I have been singing my song for 42 years now, sometimes singing loudly, proudly with clarity and pride. Other times I have tried to hide my song for fear of it being mis-heard or creating a cacaphony when combined with another song vastly different than mine. But all our songs are to be heard- loud and clear.
Sing your song! Sing it loud- sing it proud! You have so much to share!
One of my favorite songs as a child was Karen Carpenter’s “Sing a Song“- “Don’t worry that it’s not good enough for anyone else to hear- just sing!” The simplest lessons are those we learn early on and carry us into the big, scarey world.
I have been honored to raise my spirited, independent- thinking, unique Zaiden for just over five years. I was not prepared to leave her so soon. But I get that this was a part of my journey and part of hers. I hear her repeat some of the lessons I have taught her in her play and it fills my heart with JOY. It reminds me that she will be wonderful- she IS wonderful- in spite of the difficulties she has already endured- and those she will endure. She chose ME- of all the other “Mommys” available for the pickin’. I was the one she chose to love and learn from. I was the one she chose to help bring out her song that she will go one singing until her journey’s end. I was who she trusted with her first, vital five years. And her Daddy is who she chose to remain with once I am gone. And their songs will blend and divide in order to challange one another to their own unique songs. And I trust, too, that he was chosen for this particular job with wisdom and clarity. They are divine partners to bring about the opera or musical that is theirs and theirs alone. Meanwhile, I will have the great privlege of living in her heart, reminding her to proudly sing her song, no matter what. I will watch over her from a cloud, beaming proudly as her voice raises in all its perfection- all its “Zaiden-ness.” What an extremely high calling.
Zaiden seems to get what is going on. Out of her mouth came the request to be with me now for as long as we have. Her Daddy heard her and conceded to her request. So she is now by my side until she is not. And we find the harmonies we share each and every day.
She lets me rest (usually!), she compassionately helps out whenever I need something. And in my lucid moments, she sings to me- always reminding me in her sweet way that she chose me and that she will be ok.
I am so honored to have had the opportunity to touch your life.
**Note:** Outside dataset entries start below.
==> src/rtl/intc_pkg.sv <==
package intc_pkg;

    typedef enum logic [2:0] {
        REG_SRC  = 3'd0,
        REG_EN   = 3'd1,
        REG_ACK  = 3'd2,
        REG_MODE = 3'd3,
        REG_POL  = 3'd4,
        REG_STAT = 3'd5
    } reg_sel_e;

    typedef struct packed {
        logic en;
        logic ack;
        logic mode;
        logic pol;
    } bank_we_t;

    localparam int BANK_STRIDE_BIT = 5;

endpackage

==> src/rtl/intc_sync.sv <==
module intc_sync #(
    parameter int W      = 32,
    parameter int STAGES = 2
) (
    input  logic         clk,
    input  logic         rst_n,
    input  logic [W-1:0] raw_i,
    output logic [W-1:0] cur_o,
    output logic [W-1:0] prev_o
);
    logic [W-1:0] stg_q [STAGES];
    logic [W-1:0] prev_q;

    for (genvar s = 0; s < STAGES; s++) begin : g_stage
        if (s == 0) begin : g_first
            always_ff @(posedge clk or negedge rst_n) begin
                if (!rst_n) stg_q[s] <= '0;
                else        stg_q[s] <= raw_i;
            end
        end else begin : g_next
            always_ff @(posedge clk or negedge rst_n) begin
                if (!rst_n) stg_q[s] <= '0;
                else        stg_q[s] <= stg_q[s-1];
            end
        end
    end

    // one extra stage shared by both banks for edge comparison
    always_ff @(posedge clk or negedge rst_n) begin
        if (!rst_n) prev_q <= '0;
        else        prev_q <= stg_q[STAGES-1];
    end

    assign cur_o  = stg_q[STAGES-1];
    assign prev_o = prev_q;
endmodule

==> src/rtl/intc_bank.sv <==
module intc_bank
    import intc_pkg::*;
#(
    parameter int W = 32
) (
    input  logic         clk,
    input  logic         rst_n,
    input  logic [W-1:0] cur_i,
    input  logic [W-1:0] prev_i,
    input  bank_we_t     we_i,
    input  logic [W-1:0] wdata_i,
    output logic [W-1:0] src_o,
    output logic [W-1:0] en_o,
    output logic [W-1:0] mode_o,
    output logic [W-1:0] pol_o,
    output logic [W-1:0] stat_o,
    output logic         req_o
);
    logic [W-1:0] en_q, mode_q, pol_q, pend_q;
    logic [W-1:0] act_now, act_old, edge_w, ack_w, src_w, stat_w;
    logic         req_q;

    always_comb begin
        act_now = cur_i ^ pol_q;
        act_old = prev_i ^ pol_q;
        edge_w  = act_now & ~act_old;
        ack_w   = we_i.ack ? wdata_i : '0;
        src_w   = (mode_q & pend_q) | (~mode_q & act_now);
        stat_w  = src_w & en_q;
    end

    always_ff @(posedge clk or negedge rst_n) begin
        if (!rst_n) begin
            en_q   <= '0;
            mode_q <= '0;
            pol_q  <= '0;
        end else begin
            if (we_i.en)   en_q   <= wdata_i;
            if (we_i.mode) mode_q <= wdata_i;
            if (we_i.pol)  pol_q  <= wdata_i;
        end
    end

    // edge set wins over acknowledge in the same cycle
    always_ff @(posedge clk or negedge rst_n) begin
        if (!rst_n) pend_q <= '0;
        else        pend_q <= mode_q & ((pend_q & ~ack_w) | edge_w);
    end

    always_ff @(posedge clk or negedge rst_n) begin
        if (!rst_n) req_q <= 1'b0;
        else        req_q <= |stat_w;
    end

    assign src_o  = src_w;
    assign en_o   = en_q;
    assign mode_o = mode_q;
    assign pol_o  = pol_q;
    assign stat_o = stat_w;
    assign req_o  = req_q;

    for (genvar i = 0; i < W; i++) begin : g_line
        assert_edge_sticky_R6: assert property (@(posedge clk) disable iff (!rst_n)
            (mode_q[i] && pend_q[i] && !ack_w[i]) |=> (pend_q[i] || !mode_q[i]));
        assert_edge_captured_R5: assert property (@(posedge clk) disable iff (!rst_n)
            (mode_q[i] && edge_w[i]) |=> (pend_q[i] || !mode_q[i]));
    end

    assert_req_follows_status_R8: assert property (@(posedge clk) disable iff (!rst_n)
        req_q |-> $past(stat_w != '0));
    assert_enable_hold_R1: assert property (@(posedge clk) disable iff (!rst_n)
        !we_i.en |=> $stable(en_q));
endmodule

==> src/rtl/intc_regif.sv <==
module intc_regif
    import intc_pkg::*;
#(
    parameter int W      = 32,
    parameter int ADDR_W = 8
) (
    input  logic              clk,
    input  logic              rst_n,
    input  logic              sel_i,
    input  logic              wr_i,
    input  logic [ADDR_W-1:0] addr_i,
    input  logic [W-1:0]      src0_i,
    input  logic [W-1:0]      en0_i,
    input  logic [W-1:0]      mode0_i,
    input  logic [W-1:0]      pol0_i,
    input  logic [W-1:0]      stat0_i,
    input  logic [W-1:0]      src1_i,
    input  logic [W-1:0]      en1_i,
    input  logic [W-1:0]      mode1_i,
    input  logic [W-1:0]      pol1_i,
    input  logic [W-1:0]      stat1_i,
    output bank_we_t          we0_o,
    output bank_we_t          we1_o,
    output logic [W-1:0]      rdata_o
);
    localparam int HI_W = ADDR_W - BANK_STRIDE_BIT - 1;

    logic     hit, bank1;
    reg_sel_e rsel;
    bank_we_t we_any;
    logic [W-1:0] rd_next, rdata_q;

    always_comb begin
        hit   = (addr_i[ADDR_W-1 -: HI_W] == '0) && (addr_i[1:0] == 2'b00)
              && (addr_i[4:2] <= 3'd5);
        bank1 = addr_i[BANK_STRIDE_BIT];
        rsel  = reg_sel_e'(addr_i[4:2]);

        we_any      = '0;
        if (sel_i && wr_i && hit) begin
            unique case (rsel)
                REG_EN:   we_any.en   = 1'b1;
                REG_ACK:  we_any.ack  = 1'b1;
                REG_MODE: we_any.mode = 1'b1;
                REG_POL:  we_any.pol  = 1'b1;
                default:  we_any      = '0;
            endcase
        end
        we0_o = bank1 ? '0 : we_any;
        we1_o = bank1 ? we_any : '0;

        rd_next = '0;
        if (hit) begin
            unique case (rsel)
                REG_SRC:  rd_next = bank1 ? src1_i  : src0_i;
                REG_EN:   rd_next = bank1 ? en1_i   : en0_i;
                REG_MODE: rd_next = bank1 ? mode1_i : mode0_i;
                REG_POL:  rd_next = bank1 ? pol1_i  : pol0_i;
                REG_STAT: rd_next = bank1 ? stat1_i : stat0_i;
                default:  rd_next = '0;
            endcase
        end
    end

    always_ff @(posedge clk or negedge rst_n) begin
        if (!rst_n)              rdata_q <= '0;
        else if (sel_i && !wr_i) rdata_q <= rd_next;
    end

    assign rdata_o = rdata_q;

    assert_ack_reads_zero_R7: assert property (@(posedge clk) disable iff (!rst_n)
        (sel_i && !wr_i && hit && rsel == REG_ACK) |=> (rdata_q == '0));
    assert_unmapped_reads_zero_R10: assert property (@(posedge clk) disable iff (!rst_n)
        (sel_i && !wr_i && !hit) |=> (rdata_q == '0));
    assert_single_bank_write_R9: assert property (@(posedge clk) disable iff (!rst_n)
        !((|we0_o) && (|we1_o)));
endmodule

==> src/rtl/intc_dualbank.sv <==
module intc_dualbank
    import intc_pkg::*;
#(
    parameter int NUM_LINES   = 32,
    parameter int ADDR_W      = 8,
    parameter int SYNC_STAGES = 2
) (
    input  logic                 clk,
    input  logic                 rst_n,
    input  logic [NUM_LINES-1:0] line_in,
    input  logic                 bus_sel,
    input  logic                 bus_wr,
    input  logic [ADDR_W-1:0]    bus_addr,
    input  logic [NUM_LINES-1:0] bus_wdata,
    output logic [NUM_LINES-1:0] bus_rdata,
    output logic                 norm_irq,
    output logic                 fast_irq
);
    logic [NUM_LINES-1:0] cur, prev;
    logic [NUM_LINES-1:0] src0, en0, mode0, pol0, stat0;
    logic [NUM_LINES-1:0] src1, en1, mode1, pol1, stat1;
    bank_we_t we0, we1;

    intc_sync #(.W(NUM_LINES), .STAGES(SYNC_STAGES)) u_sync (
        .clk(clk), .rst_n(rst_n), .raw_i(line_in), .cur_o(cur), .prev_o(prev)
    );

    intc_bank #(.W(NUM_LINES)) u_norm (
        .clk(clk), .rst_n(rst_n), .cur_i(cur), .prev_i(prev),
        .we_i(we0), .wdata_i(bus_wdata),
        .src_o(src0), .en_o(en0), .mode_o(mode0), .pol_o(pol0),
        .stat_o(stat0), .req_o(norm_irq)
    );

    intc_bank #(.W(NUM_LINES)) u_fast (
        .clk(clk), .rst_n(rst_n), .cur_i(cur), .prev_i(prev),
        .we_i(we1), .wdata_i(bus_wdata),
        .src_o(src1), .en_o(en1), .mode_o(mode1), .pol_o(pol1),
        .stat_o(stat1), .req_o(fast_irq)
    );

    intc_regif #(.W(NUM_LINES), .ADDR_W(ADDR_W)) u_regif (
        .clk(clk), .rst_n(rst_n),
        .sel_i(bus_sel), .wr_i(bus_wr), .addr_i(bus_addr),
        .src0_i(src0), .en0_i(en0), .mode0_i(mode0), .pol0_i(pol0), .stat0_i(stat0),
        .src1_i(src1), .en1_i(en1), .mode1_i(mode1), .pol1_i(pol1), .stat1_i(stat1),
        .we0_o(we0), .we1_o(we1), .rdata_o(bus_rdata)
    );

    assert_reset_quiet_R2: assert property (@(posedge clk)
        !rst_n |=> (!norm_irq && !fast_irq));
endmodule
I am so grateful for all the love I have received, all the harmonies I have sung with so many great souls. Especially Zaiden.
Thank you for following me on my personal journey. I am truly living one day at a time, taking advantage of momentary strength, learning to sleep and rest when it is apparent that that is what is needed most. I have grown closer to my Mom than I ever dreamed possible. She and I have finally found where our songs connect and are creating beautiful music together these days.
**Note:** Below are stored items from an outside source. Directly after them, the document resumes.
### src/rtl/rpm_clk_ctl.sv
module rpm_clk_ctl
  import rpm_pkg::*;
(
  input  pm_state_t state,
  output logic      cpu_en,
  output logic      per_en,
  output logic      osc_on,
  output logic      ram_inh
);
  always_comb begin
    cpu_en  = (state == PM_RUN) || (state == PM_WAKE);
    per_en  = (state != PM_PDOWN);
    osc_on  = (state != PM_PDOWN);
    ram_inh = (state == PM_WAKE);
  end
endmodule

### src/rtl/rpm_ctrl.sv
module rpm_ctrl
  import rpm_pkg::*;
#(
  parameter int QUAL_MC = 2
) (
  input  logic clk,
  input  logic por_n,
  input  logic rst_pin,
  input  logic mc_tick,
  input  logic ref_tick,
  input  logic idle_req,
  input  logic pd_req,
  input  logic irq_pending,
  output logic cpu_clk_en,
  output logic per_clk_en,
  output logic osc_en,
  output logic core_rst,
  output logic ram_wr_inhibit
);
  pm_state_t state;
  logic      qual_tick;

  // while the oscillator is stopped, the reset filter counts reference ticks
  assign qual_tick = osc_en ? mc_tick : ref_tick;

  rpm_rst_qual #(.QUAL_MC(QUAL_MC)) u_qual (
    .clk     (clk),
    .por_n   (por_n),
    .rst_pin (rst_pin),
    .tick    (qual_tick),
    .rst_q   (core_rst)
  );

  rpm_mode_fsm u_fsm (
    .clk         (clk),
    .por_n       (por_n),
    .rst_pin     (rst_pin),
    .rst_q       (core_rst),
    .idle_req    (idle_req),
    .pd_req      (pd_req),
    .irq_pending (irq_pending),
    .state       (state)
  );

  rpm_clk_ctl u_clk (
    .state   (state),
    .cpu_en  (cpu_clk_en),
    .per_en  (per_clk_en),
    .osc_on  (osc_en),
    .ram_inh (ram_wr_inhibit)
  );

  assert_pd_all_off_R4: assert property (@(posedge clk) disable iff (!por_n)
    !osc_en |-> (!cpu_clk_en && !per_clk_en));
  assert_inhibit_runs_cpu_R7: assert property (@(posedge clk) disable iff (!por_n)
    ram_wr_inhibit |-> cpu_clk_en);
  assert_idle_entry_R3: assert property (@(posedge clk) disable iff (!por_n)
    (cpu_clk_en && !ram_wr_inhibit && !core_rst && idle_req && !pd_req)
      |=> (!cpu_clk_en && per_clk_en));
  assert_irq_no_wake_pd_R6: assert property (@(posedge clk) disable iff (!por_n)
    (!osc_en && !core_rst) |=> !osc_en);
endmodule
I don’t know where or when this journey will come to a close. I only trust in this moment.
We are all “terminal”- none of us has any guarantees. None of us will “get out of here alive.” It is truly all about the journey. Learn from my lessons. Live for NOW. Love everyone for their own unique song- even if it is chaos to your ears. And DANCE!
Continue to Reach for the JOY! It is all within you!
Namaste. I see you, I hear you and I honor you for the light being that you are.